-
Notifications
You must be signed in to change notification settings - Fork 9
Description
From @Lnaden (moved from #215):
If we want TexLive for doing doc building, we have to make at least 1 image layer to install that.
The cudatoolkit is a bit more complicated due to wall clock time, container size, and CUDA versions.
We could pull directly from condaforge/linux-anvil-cuda:{CUDA_VERSION_X.Y} and get the cudatoolkit that way, however, each of those images range from >1.5 to 3.4 GB, so the time to docker pull each of those images for every one of our builds is significant.
The images I built tried to bare-bones install just the parts of each CUDA version we needed on each image by stripping out just the essential RPM's OpenMM needed for headers. That kept the images all under 1.5 GB, making the CI boot time much faster.
We could just roll 1 image and install the CUDA toolkit on demand, but that requires pulling it from the NVIDIA servers (can be slow, anecdotally) or some other mirror, and the toolkits themselves are bloated messes. E.g. Version 7.5 was 1.1 GB on its own, 11.6 is 3.5 GB, which then runs the same problem as the existing images + install time (albeit with less maintenance overhead since we won't create the image)

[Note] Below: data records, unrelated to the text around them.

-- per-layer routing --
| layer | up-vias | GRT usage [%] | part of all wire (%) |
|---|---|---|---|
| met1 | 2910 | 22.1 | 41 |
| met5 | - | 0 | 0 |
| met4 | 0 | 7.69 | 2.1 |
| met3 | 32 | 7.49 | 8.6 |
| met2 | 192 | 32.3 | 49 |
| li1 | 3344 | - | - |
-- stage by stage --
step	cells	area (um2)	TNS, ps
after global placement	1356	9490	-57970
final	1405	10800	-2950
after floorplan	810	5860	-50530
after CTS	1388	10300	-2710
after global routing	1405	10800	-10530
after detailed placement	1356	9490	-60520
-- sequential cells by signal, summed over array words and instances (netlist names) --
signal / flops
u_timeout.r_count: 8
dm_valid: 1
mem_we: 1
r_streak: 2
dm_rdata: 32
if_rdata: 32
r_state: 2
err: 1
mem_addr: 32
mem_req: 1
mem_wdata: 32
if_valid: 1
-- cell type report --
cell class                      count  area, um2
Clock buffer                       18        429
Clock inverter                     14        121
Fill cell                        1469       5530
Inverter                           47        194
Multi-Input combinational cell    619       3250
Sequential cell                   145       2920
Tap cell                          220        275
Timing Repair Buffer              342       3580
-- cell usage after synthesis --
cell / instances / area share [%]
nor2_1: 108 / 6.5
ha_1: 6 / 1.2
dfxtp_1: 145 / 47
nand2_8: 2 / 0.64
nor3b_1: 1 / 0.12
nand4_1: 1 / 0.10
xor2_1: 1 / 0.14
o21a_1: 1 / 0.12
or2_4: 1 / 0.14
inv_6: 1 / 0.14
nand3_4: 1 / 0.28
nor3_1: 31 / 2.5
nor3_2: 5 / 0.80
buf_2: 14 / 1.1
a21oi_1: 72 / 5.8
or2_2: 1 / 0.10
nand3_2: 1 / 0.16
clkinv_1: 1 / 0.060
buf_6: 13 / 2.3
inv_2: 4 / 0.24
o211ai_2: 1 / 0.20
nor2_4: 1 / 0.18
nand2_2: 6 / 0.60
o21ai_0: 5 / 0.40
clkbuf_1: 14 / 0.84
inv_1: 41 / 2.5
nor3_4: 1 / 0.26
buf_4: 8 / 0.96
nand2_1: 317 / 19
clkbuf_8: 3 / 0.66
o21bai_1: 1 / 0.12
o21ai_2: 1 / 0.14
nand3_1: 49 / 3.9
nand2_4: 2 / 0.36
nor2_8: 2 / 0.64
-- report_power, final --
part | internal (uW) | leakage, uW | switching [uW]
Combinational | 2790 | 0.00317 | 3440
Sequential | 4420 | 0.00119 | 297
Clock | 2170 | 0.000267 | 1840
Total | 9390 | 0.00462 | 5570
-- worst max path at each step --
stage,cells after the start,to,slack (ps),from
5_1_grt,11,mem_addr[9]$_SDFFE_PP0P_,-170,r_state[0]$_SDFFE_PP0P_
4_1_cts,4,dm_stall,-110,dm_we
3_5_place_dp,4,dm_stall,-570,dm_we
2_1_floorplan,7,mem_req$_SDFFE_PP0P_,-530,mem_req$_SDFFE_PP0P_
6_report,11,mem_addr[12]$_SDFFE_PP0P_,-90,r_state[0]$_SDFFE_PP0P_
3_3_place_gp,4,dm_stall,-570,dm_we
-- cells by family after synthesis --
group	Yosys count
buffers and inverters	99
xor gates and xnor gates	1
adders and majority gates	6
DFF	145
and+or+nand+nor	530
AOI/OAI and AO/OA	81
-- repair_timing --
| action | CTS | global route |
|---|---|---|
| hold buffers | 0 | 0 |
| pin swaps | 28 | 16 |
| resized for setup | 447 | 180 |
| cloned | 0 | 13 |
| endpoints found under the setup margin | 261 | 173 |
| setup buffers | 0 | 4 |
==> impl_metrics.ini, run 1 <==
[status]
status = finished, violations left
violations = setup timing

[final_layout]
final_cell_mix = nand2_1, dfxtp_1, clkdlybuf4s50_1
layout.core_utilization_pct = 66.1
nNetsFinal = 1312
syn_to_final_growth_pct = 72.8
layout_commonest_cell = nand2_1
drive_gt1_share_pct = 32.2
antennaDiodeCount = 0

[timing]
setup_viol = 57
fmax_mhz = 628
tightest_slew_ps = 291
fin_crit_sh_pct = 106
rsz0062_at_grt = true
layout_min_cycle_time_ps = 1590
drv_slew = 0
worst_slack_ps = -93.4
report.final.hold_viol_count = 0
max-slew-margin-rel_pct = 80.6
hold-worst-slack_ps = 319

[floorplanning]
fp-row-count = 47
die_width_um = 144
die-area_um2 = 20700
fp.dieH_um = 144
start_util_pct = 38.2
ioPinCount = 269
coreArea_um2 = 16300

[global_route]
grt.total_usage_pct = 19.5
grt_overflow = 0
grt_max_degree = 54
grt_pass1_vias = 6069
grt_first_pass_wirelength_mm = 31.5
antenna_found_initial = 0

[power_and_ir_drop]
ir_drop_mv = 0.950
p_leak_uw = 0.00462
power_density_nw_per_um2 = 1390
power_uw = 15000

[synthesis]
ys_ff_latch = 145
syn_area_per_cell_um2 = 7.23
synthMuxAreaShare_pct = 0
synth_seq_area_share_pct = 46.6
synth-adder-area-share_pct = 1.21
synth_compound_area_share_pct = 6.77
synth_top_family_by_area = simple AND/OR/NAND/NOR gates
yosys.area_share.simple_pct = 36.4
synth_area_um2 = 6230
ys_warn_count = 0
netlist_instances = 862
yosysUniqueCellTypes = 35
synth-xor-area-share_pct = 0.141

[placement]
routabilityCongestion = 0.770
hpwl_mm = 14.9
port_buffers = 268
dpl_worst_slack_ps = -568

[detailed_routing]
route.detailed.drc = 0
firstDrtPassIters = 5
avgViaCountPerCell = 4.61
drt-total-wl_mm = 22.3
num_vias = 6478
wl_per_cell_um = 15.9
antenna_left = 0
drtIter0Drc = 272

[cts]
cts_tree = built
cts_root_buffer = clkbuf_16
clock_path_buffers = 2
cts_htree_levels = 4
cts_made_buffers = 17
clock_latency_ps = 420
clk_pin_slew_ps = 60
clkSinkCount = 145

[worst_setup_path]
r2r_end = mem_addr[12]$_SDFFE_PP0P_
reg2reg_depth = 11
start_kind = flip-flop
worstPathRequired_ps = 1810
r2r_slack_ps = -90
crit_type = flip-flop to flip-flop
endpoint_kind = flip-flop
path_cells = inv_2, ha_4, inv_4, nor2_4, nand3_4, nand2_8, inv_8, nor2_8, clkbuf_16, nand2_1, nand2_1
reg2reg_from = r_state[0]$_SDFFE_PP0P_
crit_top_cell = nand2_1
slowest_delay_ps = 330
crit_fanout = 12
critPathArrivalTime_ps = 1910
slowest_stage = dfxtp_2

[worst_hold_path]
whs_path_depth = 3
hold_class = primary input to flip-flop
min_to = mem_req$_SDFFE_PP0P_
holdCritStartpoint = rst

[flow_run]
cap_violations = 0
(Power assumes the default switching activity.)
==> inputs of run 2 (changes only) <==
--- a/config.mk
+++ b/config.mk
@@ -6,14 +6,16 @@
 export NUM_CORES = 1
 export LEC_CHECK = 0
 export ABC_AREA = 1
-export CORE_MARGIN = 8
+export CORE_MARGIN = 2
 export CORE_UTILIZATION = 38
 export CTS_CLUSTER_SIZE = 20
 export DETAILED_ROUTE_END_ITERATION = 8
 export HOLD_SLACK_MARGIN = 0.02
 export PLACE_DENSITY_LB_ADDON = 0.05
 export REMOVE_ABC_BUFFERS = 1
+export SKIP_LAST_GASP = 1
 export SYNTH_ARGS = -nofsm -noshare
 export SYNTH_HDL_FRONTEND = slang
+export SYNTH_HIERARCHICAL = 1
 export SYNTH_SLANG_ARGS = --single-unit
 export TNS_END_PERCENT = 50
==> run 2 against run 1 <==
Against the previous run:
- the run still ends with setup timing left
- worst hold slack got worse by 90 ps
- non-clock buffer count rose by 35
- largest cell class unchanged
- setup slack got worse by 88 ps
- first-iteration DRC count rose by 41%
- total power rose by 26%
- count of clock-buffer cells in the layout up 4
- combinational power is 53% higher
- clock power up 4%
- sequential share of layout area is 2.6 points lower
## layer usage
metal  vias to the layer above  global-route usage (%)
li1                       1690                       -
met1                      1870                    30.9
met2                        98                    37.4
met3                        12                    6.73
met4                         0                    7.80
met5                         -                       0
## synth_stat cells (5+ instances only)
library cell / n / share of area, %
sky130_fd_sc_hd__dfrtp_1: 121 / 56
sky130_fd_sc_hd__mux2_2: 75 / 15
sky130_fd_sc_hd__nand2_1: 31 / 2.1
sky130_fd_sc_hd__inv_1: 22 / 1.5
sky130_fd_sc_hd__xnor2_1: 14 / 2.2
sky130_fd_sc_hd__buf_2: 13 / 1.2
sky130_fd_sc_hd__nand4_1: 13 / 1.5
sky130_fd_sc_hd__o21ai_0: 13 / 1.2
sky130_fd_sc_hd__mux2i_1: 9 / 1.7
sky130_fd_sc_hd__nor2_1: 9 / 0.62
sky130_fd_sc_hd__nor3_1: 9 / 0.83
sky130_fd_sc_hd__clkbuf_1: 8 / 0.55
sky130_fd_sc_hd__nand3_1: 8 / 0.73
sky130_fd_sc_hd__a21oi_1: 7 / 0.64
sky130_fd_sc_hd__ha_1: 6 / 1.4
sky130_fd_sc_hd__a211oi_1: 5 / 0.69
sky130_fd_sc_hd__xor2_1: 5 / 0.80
`src/rtl/prefix_adder_bist.sv`:
```
// BIST engine for the 16-bit prefix adder/subtractor: LFSR operand generation, golden compare, MISR.
// Optional macro BIST_CORNER_VEC_EN prepends 8 fixed corner vectors ahead of the LFSR vectors.
module prefix_adder_bist #(
    parameter int unsigned N_VEC   = 256,
    parameter int unsigned DUT_LAT = 0,
    parameter logic [15:0] SEED_A  = 16'hACE1,
    parameter logic [15:0] SEED_B  = 16'h1D0F
) (
    input  logic        clk,
    input  logic        rst_n,
    input  logic        start,
    input  logic        abort,
    output logic [15:0] op_a,
    output logic [15:0] op_b,
    output logic        op_cin,
    input  logic [15:0] dut_s,
    output logic        busy,
    output logic        done,
    output logic        pass,
    output logic [15:0] err_cnt,
    output logic [15:0] fail_exp,
    output logic [15:0] fail_s,
    output logic [15:0] fail_idx,
    output logic [15:0] signature
);

`ifdef BIST_CORNER_VEC_EN
    localparam int unsigned N_CORNER = 8;
`else
    localparam int unsigned N_CORNER = 0;
`endif
    localparam int unsigned N_TOTAL    = N_VEC + N_CORNER;
    localparam logic [15:0] SEED_A_EFF = (SEED_A == '0) ? 16'h0001 : SEED_A;
    localparam logic [15:0] SEED_B_EFF = (SEED_B == '0) ? 16'h0001 : SEED_B;

    localparam logic [1:0] IDLE  = 2'd0;
    localparam logic [1:0] RUN   = 2'd1;
    localparam logic [1:0] DRAIN = 2'd2;
    localparam logic [1:0] DONE  = 2'd3;

    // x^16+x^14+x^13+x^11+1, right-shifting Fibonacci form
    function automatic logic [15:0] lfsr_step(input logic [15:0] v);
        return {v[0] ^ v[2] ^ v[3] ^ v[5], v[15:1]};
    endfunction

`ifdef BIST_CORNER_VEC_EN
    function automatic logic [32:0] corner_vec(input logic [2:0] i);
        case (i)
            3'd0:    return {16'h0000, 16'h0000, 1'b0};
            3'd1:    return {16'hFFFF, 16'h0001, 1'b0};
            3'd2:    return {16'hFFFF, 16'hFFFF, 1'b0};
            3'd3:    return {16'h55AA, 16'hAA55, 1'b0};
            3'd4:    return {16'h0000, 16'h0001, 1'b1};
            3'd5:    return {16'h8000, 16'h0001, 1'b1};
            3'd6:    return {16'hFFFF, 16'hFFFF, 1'b1};
            default: return {16'h0069, 16'h0069, 1'b1};
        endcase
    endfunction
`endif

    logic [1:0]  state;
    logic [15:0] lfsr_a, lfsr_b;
    logic [31:0] launch_cnt;
    logic [DUT_LAT:0] pv;
    logic [15:0] exp_pipe [0:DUT_LAT];
    logic [15:0] idx_pipe [0:DUT_LAT];

    logic        starting, launching, mism;
    logic [15:0] src_a, src_b, va, vb, nxt_a, nxt_b, exp_v;
    logic        vc, adv;
    logic [31:0] src_cnt;
    logic [16:0] sum17;

    assign starting  = start && !abort && (state == IDLE || state == DONE);
    assign launching = starting || (state == RUN);
    assign mism      = pv[DUT_LAT] && (dut_s != exp_pipe[DUT_LAT]);

    assign busy = (state == RUN) || (state == DRAIN);
    assign done = (state == DONE);
    assign pass = (state == DONE) && (err_cnt == '0);

    // A start edge launches vector 0 straight from the seeds, so the LFSR registers are bypassed then.
    always_comb begin
        src_a   = starting ? SEED_A_EFF : lfsr_a;
        src_b   = starting ? SEED_B_EFF : lfsr_b;
        src_cnt = starting ? '0 : launch_cnt;
        va      = src_a;
        vb      = src_b;
        vc      = src_a[0] ^ src_b[15];
        adv     = 1'b1;
`ifdef BIST_CORNER_VEC_EN
        if (src_cnt < N_CORNER) begin
            {va, vb, vc} = corner_vec(src_cnt[2:0]);
            adv          = 1'b0;
        end
`endif
        nxt_a = adv ? lfsr_step(src_a) : src_a;
        nxt_b = adv ? lfsr_step(src_b) : src_b;
        sum17 = vc ? ({1'b0, va} - {1'b0, vb}) : ({1'b0, va} + {1'b0, vb});
        exp_v = sum17[15:0];
    end

    always_ff @(posedge clk or negedge rst_n) begin
        if (!rst_n) begin
            state      <= IDLE;
            lfsr_a     <= SEED_A_EFF;
            lfsr_b     <= SEED_B_EFF;
            launch_cnt <= '0;
            pv         <= '0;
            for (int unsigned i = 0; i <= DUT_LAT; i++) begin
                exp_pipe[i] <= '0;
                idx_pipe[i] <= '0;
            end
            op_a       <= '0;
            op_b       <= '0;
            op_cin     <= 1'b0;
            err_cnt    <= '0;
            fail_exp   <= '0;
            fail_s     <= '0;
            fail_idx   <= '0;
            signature  <= '0;
        end else if (abort) begin
            state <= IDLE;
            pv    <= '0;
        end else begin
            for (int unsigned i = DUT_LAT; i > 0; i--) begin
                pv[i]       <= pv[i-1];
                exp_pipe[i] <= exp_pipe[i-1];
                idx_pipe[i] <= idx_pipe[i-1];
            end
            pv[0]       <= launching;
            exp_pipe[0] <= exp_v;
            idx_pipe[0] <= src_cnt[15:0];

            if (launching) begin
                op_a       <= va;
                op_b       <= vb;
                op_cin     <= vc;
                lfsr_a     <= nxt_a;
                lfsr_b     <= nxt_b;
                launch_cnt <= src_cnt + 32'd1;
            end

            if (starting) begin
                err_cnt   <= '0;
                fail_exp  <= '0;
                fail_s    <= '0;
                fail_idx  <= '0;
                signature <= '0;
                state     <= (N_TOTAL == 1) ? DRAIN : RUN;
            end else begin
                if (pv[DUT_LAT])
                    signature <= lfsr_step(signature) ^ dut_s;
                if (mism) begin
                    if (err_cnt == '0) begin
                        fail_exp <= exp_pipe[DUT_LAT];
                        fail_s   <= dut_s;
                        fail_idx <= idx_pipe[DUT_LAT];
                    end
                    if (err_cnt != '1)
                        err_cnt <= err_cnt + 16'd1;
                end
                case (state)
                    RUN:     if (launch_cnt == N_TOTAL - 1) state <= DRAIN;
                    DRAIN:   if (pv == '0) state <= DONE;
                    default: state <= state;
                endcase
            end
        end
    end

endmodule

```
===== src/rtl/pd_pwr_seq_fsm_pkg.sv =====
// Shared types and constants for the per-domain power sequencer.
// Consumers: pd_pwr_seq_fsm_if, pd_pwr_seq_fsm, seq_delay_timer.
package pwr_ctrl_pkg;

  localparam int SEQ_DLY_W  = 4;  // step-to-step sequence delays
  localparam int DCDC_DLY_W = 8;  // supply on/off delays, also the timer width
  localparam int WAKE_SRC_N = 3;  // wakeup sources per domain

  typedef enum logic [3:0] {
    ST_ACTIVE   = 4'd0,
    ST_CG_SLEEP = 4'd1,
    ST_OFF_CLK  = 4'd2,
    ST_OFF_ISO  = 4'd3,
    ST_OFF_RET  = 4'd4,
    ST_OFF_RST  = 4'd5,
    ST_OFF      = 4'd6,
    ST_ON_DCDC  = 4'd7,
    ST_ON_RST   = 4'd8,
    ST_ON_RET   = 4'd9,
    ST_ON_ISO   = 4'd10
  } pwr_seq_state_t;

  // Zero-extend a 4-bit sequence delay to the timer width.
  function automatic logic [DCDC_DLY_W-1:0] seq_dly_ext(input logic [SEQ_DLY_W-1:0] d);
    return {{(DCDC_DLY_W-SEQ_DLY_W){1'b0}}, d};
  endfunction

endpackage


===== src/rtl/pd_pwr_seq_fsm_if.sv =====
// Register-file and domain-control bundle for one power domain.
// master: register file / domain side, slave: the sequencer.
interface pd_pwr_seq_fsm_if;
  import pwr_ctrl_pkg::*;

  logic                  i_sleep_req;
  logic [WAKE_SRC_N-1:0] i_wakeup_en;
  logic [WAKE_SRC_N-1:0] i_wakeup_src;
  logic                  i_pwrgate_en;
  logic [SEQ_DLY_W-1:0]  i_pwr_on_seq_delay;
  logic [SEQ_DLY_W-1:0]  i_pwr_off_seq_delay;
  logic [DCDC_DLY_W-1:0] i_pwr_on_delay;
  logic [DCDC_DLY_W-1:0] i_pwr_off_delay;
  logic                  o_clk_en;
  logic                  o_iso;
  logic                  o_ret;
  logic                  o_rstn;
  logic                  o_dcdc_enable;
  logic                  o_d_status;
  pwr_seq_state_t        dbg_state;

  // Level-based control: inputs are register fields sampled every clock,
  // outputs are registered levels; there is no valid/ready handshake.
  modport master (
    output i_sleep_req, i_wakeup_en, i_wakeup_src, i_pwrgate_en,
           i_pwr_on_seq_delay, i_pwr_off_seq_delay, i_pwr_on_delay, i_pwr_off_delay,
    input  o_clk_en, o_iso, o_ret, o_rstn, o_dcdc_enable, o_d_status, dbg_state
  );

  modport slave (
    input  i_sleep_req, i_wakeup_en, i_wakeup_src, i_pwrgate_en,
           i_pwr_on_seq_delay, i_pwr_off_seq_delay, i_pwr_on_delay, i_pwr_off_delay,
    output o_clk_en, o_iso, o_ret, o_rstn, o_dcdc_enable, o_d_status, dbg_state
  );

endinterface


===== src/rtl/pd_pwr_seq_fsm_timer.sv =====
// seq_delay_timer: 8-bit loadable down-counter for sequencer dwells.
// done is high max(value,1) cycles after the load cycle.
module seq_delay_timer
  import pwr_ctrl_pkg::*;
(
  input  logic                  i_aon_clk,
  input  logic                  i_soc_pwr_on_rst,
  input  logic                  load,
  input  logic [DCDC_DLY_W-1:0] value,
  output logic                  done
);

  logic [DCDC_DLY_W-1:0] cnt;

  // Load max(value,1), then count down to 1; zero is the idle value.
  always_ff @(posedge i_aon_clk or posedge i_soc_pwr_on_rst) begin
    if (i_soc_pwr_on_rst) begin
      cnt <= '0;
    end else if (load) begin
      cnt <= (value == '0) ? DCDC_DLY_W'(1) : value;
    end else if (cnt != '0) begin
      cnt <= cnt - DCDC_DLY_W'(1);
    end
  end

  assign done = (cnt == DCDC_DLY_W'(1));

endmodule


===== src/rtl/pd_pwr_seq_fsm.sv =====
// Per-domain power sequencer: clock-gate or full power-gate sleep and
// the ordered clk/iso/ret/rst/dcdc off and on sequences.
// Build option PWR_SEQ_WAKE_SYNC_EN: 2-flop synchronizer on i_wakeup_src.
module pd_pwr_seq_fsm
  import pwr_ctrl_pkg::*;
(
  input logic             i_aon_clk,
  input logic             i_soc_pwr_on_rst,
  pd_pwr_seq_fsm_if.slave bus
);

  pwr_seq_state_t        state;
  logic                  wake_pend;
  logic                  wake_hit;
  logic [WAKE_SRC_N-1:0] wake_src;
  logic                  tmr_load;
  logic [DCDC_DLY_W-1:0] tmr_value;
  logic                  tmr_done;
  logic                  clk_en_q;
  logic                  iso_q;
  logic                  ret_q;
  logic                  rstn_q;
  logic                  dcdc_q;
  logic                  status_q;

`ifdef PWR_SEQ_WAKE_SYNC_EN
  logic [WAKE_SRC_N-1:0] sync_q1;
  logic [WAKE_SRC_N-1:0] sync_q2;

  // Two-flop synchronizer for asynchronous wakeup sources.
  always_ff @(posedge i_aon_clk or posedge i_soc_pwr_on_rst) begin
    if (i_soc_pwr_on_rst) begin
      sync_q1 <= '0;
      sync_q2 <= '0;
    end else begin
      sync_q1 <= bus.i_wakeup_src;
      sync_q2 <= sync_q1;
    end
  end

  assign wake_src = sync_q2;
`else
  assign wake_src = bus.i_wakeup_src;
`endif

  assign wake_hit = |(wake_src & bus.i_wakeup_en);

  // Timer load on every transition into a dwell state; the delay field
  // is captured here so later register writes do not disturb the dwell.
  always_comb begin
    tmr_load  = 1'b0;
    tmr_value = '0;
    case (state)
      ST_ACTIVE: begin
        tmr_load  = bus.i_sleep_req && bus.i_pwrgate_en;
        tmr_value = seq_dly_ext(bus.i_pwr_off_seq_delay);
      end
      ST_OFF_CLK, ST_OFF_ISO: begin
        tmr_load  = tmr_done;
        tmr_value = seq_dly_ext(bus.i_pwr_off_seq_delay);
      end
      ST_OFF_RET: begin
        tmr_load  = tmr_done;
        tmr_value = bus.i_pwr_off_delay;
      end
      ST_OFF: begin
        tmr_load  = wake_pend;
        tmr_value = bus.i_pwr_on_delay;
      end
      ST_ON_DCDC, ST_ON_RST, ST_ON_RET: begin
        tmr_load  = tmr_done;
        tmr_value = seq_dly_ext(bus.i_pwr_on_seq_delay);
      end
      default: begin
        tmr_load  = 1'b0;
        tmr_value = '0;
      end
    endcase
  end

  seq_delay_timer u_timer (
    .i_aon_clk        (i_aon_clk),
    .i_soc_pwr_on_rst (i_soc_pwr_on_rst),
    .load             (tmr_load),
    .value            (tmr_value),
    .done             (tmr_done)
  );

  // Sequencer state, wake-pending flag and registered domain controls.
  always_ff @(posedge i_aon_clk or posedge i_soc_pwr_on_rst) begin
    if (i_soc_pwr_on_rst) begin
      state     <= ST_ACTIVE;
      wake_pend <= 1'b0;
      clk_en_q  <= 1'b1;
      iso_q     <= 1'b0;
      ret_q     <= 1'b0;
      rstn_q    <= 1'b1;
      dcdc_q    <= 1'b1;
      status_q  <= 1'b1;
    end else begin
      // Sources only count outside ACTIVE; entry to ACTIVE clears below.
      if (state != ST_ACTIVE && wake_hit) begin
        wake_pend <= 1'b1;
      end
      case (state)
        ST_ACTIVE: begin
          if (bus.i_sleep_req) begin
            clk_en_q <= 1'b0;
            status_q <= 1'b0;
            state    <= bus.i_pwrgate_en ? ST_OFF_CLK : ST_CG_SLEEP;
          end
        end
        ST_CG_SLEEP: begin
          if (wake_pend) begin
            clk_en_q  <= 1'b1;
            status_q  <= 1'b1;
            wake_pend <= 1'b0;
            state     <= ST_ACTIVE;
          end
        end
        ST_OFF_CLK: if (tmr_done) begin iso_q  <= 1'b1; state <= ST_OFF_ISO; end
        ST_OFF_ISO: if (tmr_done) begin ret_q  <= 1'b1; state <= ST_OFF_RET; end
        ST_OFF_RET: if (tmr_done) begin rstn_q <= 1'b0; state <= ST_OFF_RST; end
        ST_OFF_RST: if (tmr_done) begin dcdc_q <= 1'b0; state <= ST_OFF;     end
        ST_OFF:     if (wake_pend) begin dcdc_q <= 1'b1; state <= ST_ON_DCDC; end
        ST_ON_DCDC: if (tmr_done) begin rstn_q <= 1'b1; state <= ST_ON_RST;  end
        ST_ON_RST:  if (tmr_done) begin ret_q  <= 1'b0; state <= ST_ON_RET;  end
        ST_ON_RET:  if (tmr_done) begin iso_q  <= 1'b0; state <= ST_ON_ISO;  end
        ST_ON_ISO: begin
          if (tmr_done) begin
            clk_en_q  <= 1'b1;
            status_q  <= 1'b1;
            wake_pend <= 1'b0;
            state     <= ST_ACTIVE;
          end
        end
        default: state <= ST_ACTIVE;
      endcase
    end
  end

  assign bus.o_clk_en      = clk_en_q;
  assign bus.o_iso         = iso_q;
  assign bus.o_ret         = ret_q;
  assign bus.o_rstn        = rstn_q;
  assign bus.o_dcdc_enable = dcdc_q;
  assign bus.o_d_status    = status_q;
  assign bus.dbg_state     = state;

endmodule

Lastly, using the cudatoolkit conda package or image, we only have a subset of versions OpenMM supports and builds against.
| CUDA Version | OpenMM Supported | On CF/Image |
|---|---|---|
| 8.0 | X | |
| 9.0 | X | |
| 9.1 | X | |
| 9.2 | X | X |
| 10.0 | X | X |
| 10.1 | X | X |
| 10.2 | X | X |
| 11.0 | X | X |
| 11.1 | X | |
| 11.2 | X | |
| 11.3 | X | |
| 11.4 | X | |
| 11.5 | X | |
| 11.6 | X |
The later 11.X can be fixed, but the pre 9.2 ones cannot.